**Data supplied**

File: src/rtl/swin_decode.sv
module swin_decode #(
   parameter int unsigned IADDR_W  = 32,
   parameter int unsigned SWB_LOG2 = 16,
   parameter int unsigned OFF_W    = 17
) (
   input  logic [OFF_W-1:0]            off,
   input  logic [IADDR_W-1:0]          base_a,
   input  logic [IADDR_W-1:0]          base_c,
   input  logic [IADDR_W-SWB_LOG2-1:0] base_b_hi,
   output swin_pkg::region_e           region,
   output logic [IADDR_W-1:0]          iaddr,
   output logic [7:0]                  maddr
);
   import swin_pkg::*;

   localparam logic [OFF_W-1:0] C_O   = OFF_W'(C_START);
   localparam logic [OFF_W-1:0] M_O   = OFF_W'(MIR_START);
   localparam logic [OFF_W-1:0] B_O   = OFF_W'(B_START);
   localparam logic [OFF_W:0]   END_O = (OFF_W+1)'(B_START + (1 << SWB_LOG2));

   logic [OFF_W-1:0]    rel_c;
   logic [SWB_LOG2-1:0] rel_b;

   always_comb begin
      rel_c  = off - C_O;
      rel_b  = off[SWB_LOG2-1:0] - SWB_LOG2'(B_START);
      region = RG_NONE;
      iaddr  = '0;
      if (off < C_O) begin
         region = RG_A;
         iaddr  = base_a + IADDR_W'(off);
      end else if (off < M_O) begin
         region = RG_C;
         iaddr  = base_c + IADDR_W'(rel_c);
      end else if (off < B_O) begin
         region = RG_MIR;
      end else if ({1'b0, off} < END_O) begin
         // Base is size-aligned, so the page offset is spliced in, no carry chain
         region = RG_B;
         iaddr  = {base_b_hi, rel_b};
      end
   end

   assign maddr = off[7:0];

endmodule

File: src/rtl/swin_xfer.sv
module swin_xfer #(
   parameter int unsigned IADDR_W = 32,
   parameter int unsigned DATA_W  = 32,
   parameter int unsigned BE_W    = 4
) (
   input  logic                clk,
   input  logic                rst_n,
   input  logic                bar_req,
   input  logic                bar_we,
   input  logic [BE_W-1:0]     bar_be,
   input  logic [DATA_W-1:0]   bar_wdata,
   input  swin_pkg::region_e   region,
   input  logic [IADDR_W-1:0]  iaddr,
   input  logic [7:0]          maddr,
   output logic                bar_busy,
   output logic                bar_done,
   output logic [DATA_W-1:0]   bar_rdata,
   output logic                ib_req,
   output logic                mir_req,
   output logic                x_we,
   output logic [IADDR_W-1:0]  x_addr,
   output logic [7:0]          x_maddr,
   output logic [BE_W-1:0]     x_be,
   output logic [DATA_W-1:0]   x_wdata,
   input  logic                ib_ack,
   input  logic [DATA_W-1:0]   ib_rdata,
   input  logic                mir_ack,
   input  logic [DATA_W-1:0]   mir_rdata
);
   import swin_pkg::*;

   xfer_st_e           st_q;
   logic               to_mir_q;
   logic [DATA_W-1:0]  rdata_q;
   logic               ack_sel;
   logic [DATA_W-1:0]  rdata_sel;

   assign ack_sel   = to_mir_q ? mir_ack : ib_ack;
   assign rdata_sel = to_mir_q ? mir_rdata : ib_rdata;

   always_ff @(posedge clk or negedge rst_n) begin
      if (!rst_n) begin
         st_q     <= ST_IDLE;
         to_mir_q <= 1'b0;
         x_we     <= 1'b0;
         x_addr   <= '0;
         x_maddr  <= '0;
         x_be     <= '0;
         x_wdata  <= '0;
         rdata_q  <= '0;
      end else begin
         unique case (st_q)
            ST_IDLE: begin
               if (bar_req) begin
                  x_we     <= bar_we;
                  x_be     <= bar_be;
                  x_wdata  <= bar_wdata;
                  x_addr   <= iaddr;
                  x_maddr  <= maddr;
                  to_mir_q <= (region == RG_MIR);
                  if (region == RG_NONE) begin
                     rdata_q <= '0;
                     st_q    <= ST_RESP;
                  end else begin
                     st_q    <= ST_WAIT;
                  end
               end
            end
            ST_WAIT: begin
               if (ack_sel) begin
                  if (!x_we)
                     rdata_q <= rdata_sel;
                  st_q <= ST_RESP;
               end
            end
            ST_RESP: st_q <= ST_IDLE;
            default: st_q <= ST_IDLE;
         endcase
      end
   end

   assign ib_req    = (st_q == ST_WAIT) && !to_mir_q;
   assign mir_req   = (st_q == ST_WAIT) &&  to_mir_q;
   assign bar_busy  = (st_q != ST_IDLE);
   assign bar_done  = (st_q == ST_RESP);
   assign bar_rdata = rdata_q;

endmodule

File: src/rtl/swin_bar_decoder.sv
module swin_bar_decoder #(
   parameter int unsigned         IADDR_W  = 32,
   parameter int unsigned         DATA_W   = 32,
   parameter int unsigned         SWB_SIZE = 65536,
   parameter logic [IADDR_W-1:0]  RST_A    = '0,
   parameter logic [IADDR_W-1:0]  RST_C    = '0,
   parameter logic [IADDR_W-1:0]  RST_B    = '0,
   localparam int unsigned        BE_W     = DATA_W / 8,
   localparam int unsigned        OFF_W    = $clog2(swin_pkg::B_START + SWB_SIZE)
) (
   input  logic                clk,
   input  logic                rst_n,
   input  logic                bar_req,
   input  logic                bar_we,
   input  logic [OFF_W-1:0]    bar_off,
   input  logic [BE_W-1:0]     bar_be,
   input  logic [DATA_W-1:0]   bar_wdata,
   output logic                bar_busy,
   output logic                bar_done,
   output logic [DATA_W-1:0]   bar_rdata,
   input  logic                cfg_we,
   input  logic [1:0]          cfg_sel,
   input  logic [IADDR_W-1:0]  cfg_wdata,
   output logic                ib_req,
   output logic                ib_we,
   output logic [IADDR_W-1:0]  ib_addr,
   output logic [BE_W-1:0]     ib_be,
   output logic [DATA_W-1:0]   ib_wdata,
   input  logic                ib_ack,
   input  logic [DATA_W-1:0]   ib_rdata,
   output logic                mir_req,
   output logic                mir_we,
   output logic [7:0]          mir_addr,
   output logic [BE_W-1:0]     mir_be,
   output logic [DATA_W-1:0]   mir_wdata,
   input  logic                mir_ack,
   input  logic [DATA_W-1:0]   mir_rdata
);
   import swin_pkg::*;

   localparam int unsigned SWB_LOG2  = $clog2(SWB_SIZE);
   localparam int unsigned LANE_LOG2 = $clog2(BE_W);

   // Elaboration-time parameter checks
   if ((1 << SWB_LOG2) != SWB_SIZE) begin : g_bad_swb_pow2
      $error("SWB_SIZE must be a power of two");
   end
   if (SWB_LOG2 < 3 || SWB_LOG2 >= IADDR_W) begin : g_bad_swb_range
      $error("SWB_SIZE must be at least 8 bytes and below the internal space");
   end
   if (DATA_W % 8 != 0 || (1 << LANE_LOG2) != BE_W) begin : g_bad_data_w
      $error("DATA_W must be a power-of-two number of bytes");
   end
   if (SWB_LOG2 < LANE_LOG2) begin : g_bad_lanes
      $error("window B must be at least one data word wide");
   end

   logic [IADDR_W-1:0] base_a;
   logic [IADDR_W-1:0] base_c;
   logic [IADDR_W-1:0] base_b;
   region_e            region;
   logic [IADDR_W-1:0] iaddr;
   logic [7:0]         maddr;
   logic               x_we;
   logic [IADDR_W-1:0] x_addr;
   logic [7:0]         x_maddr;
   logic [BE_W-1:0]    x_be;
   logic [DATA_W-1:0]  x_wdata;

   swin_base_regs #(
      .IADDR_W   (IADDR_W),
      .SWB_LOG2  (SWB_LOG2),
      .LANE_LOG2 (LANE_LOG2),
      .RST_A     (RST_A),
      .RST_C     (RST_C),
      .RST_B     (RST_B)
   ) u_bases (
      .clk       (clk),
      .rst_n     (rst_n),
      .cfg_we    (cfg_we),
      .cfg_sel   (cfg_sel),
      .cfg_wdata (cfg_wdata),
      .base_a    (base_a),
      .base_c    (base_c),
      .base_b    (base_b)
   );

   swin_decode #(
      .IADDR_W   (IADDR_W),
      .SWB_LOG2  (SWB_LOG2),
      .OFF_W     (OFF_W)
   ) u_dec (
      .off       (bar_off),
      .base_a    (base_a),
      .base_c    (base_c),
      .base_b_hi (base_b[IADDR_W-1:SWB_LOG2]),
      .region    (region),
      .iaddr     (iaddr),
      .maddr     (maddr)
   );

   swin_xfer #(
      .IADDR_W   (IADDR_W),
      .DATA_W    (DATA_W),
      .BE_W      (BE_W)
   ) u_xfer (
      .clk       (clk),
      .rst_n     (rst_n),
      .bar_req   (bar_req),
      .bar_we    (bar_we),
      .bar_be    (bar_be),
      .bar_wdata (bar_wdata),
      .region    (region),
      .iaddr     (iaddr),
      .maddr     (maddr),
      .bar_busy  (bar_busy),
      .bar_done  (bar_done),
      .bar_rdata (bar_rdata),
      .ib_req    (ib_req),
      .mir_req   (mir_req),
      .x_we      (x_we),
      .x_addr    (x_addr),
      .x_maddr   (x_maddr),
      .x_be      (x_be),
      .x_wdata   (x_wdata),
      .ib_ack    (ib_ack),
      .ib_rdata  (ib_rdata),
      .mir_ack   (mir_ack),
      .mir_rdata (mir_rdata)
   );

   assign ib_we     = x_we;
   assign ib_addr   = x_addr;
   assign ib_be     = x_be;
   assign ib_wdata  = x_wdata;
   assign mir_we    = x_we;
   assign mir_addr  = x_maddr;
   assign mir_be    = x_be;
   assign mir_wdata = x_wdata;

endmodule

**Instructions to follow**
Lines containing the string "bytes" are the ones to copy from the entries above.

**Worked solution**
      $error("SWB_SIZE must be at least 8 bytes and below the internal space");
      $error("DATA_W must be a power-of-two number of bytes");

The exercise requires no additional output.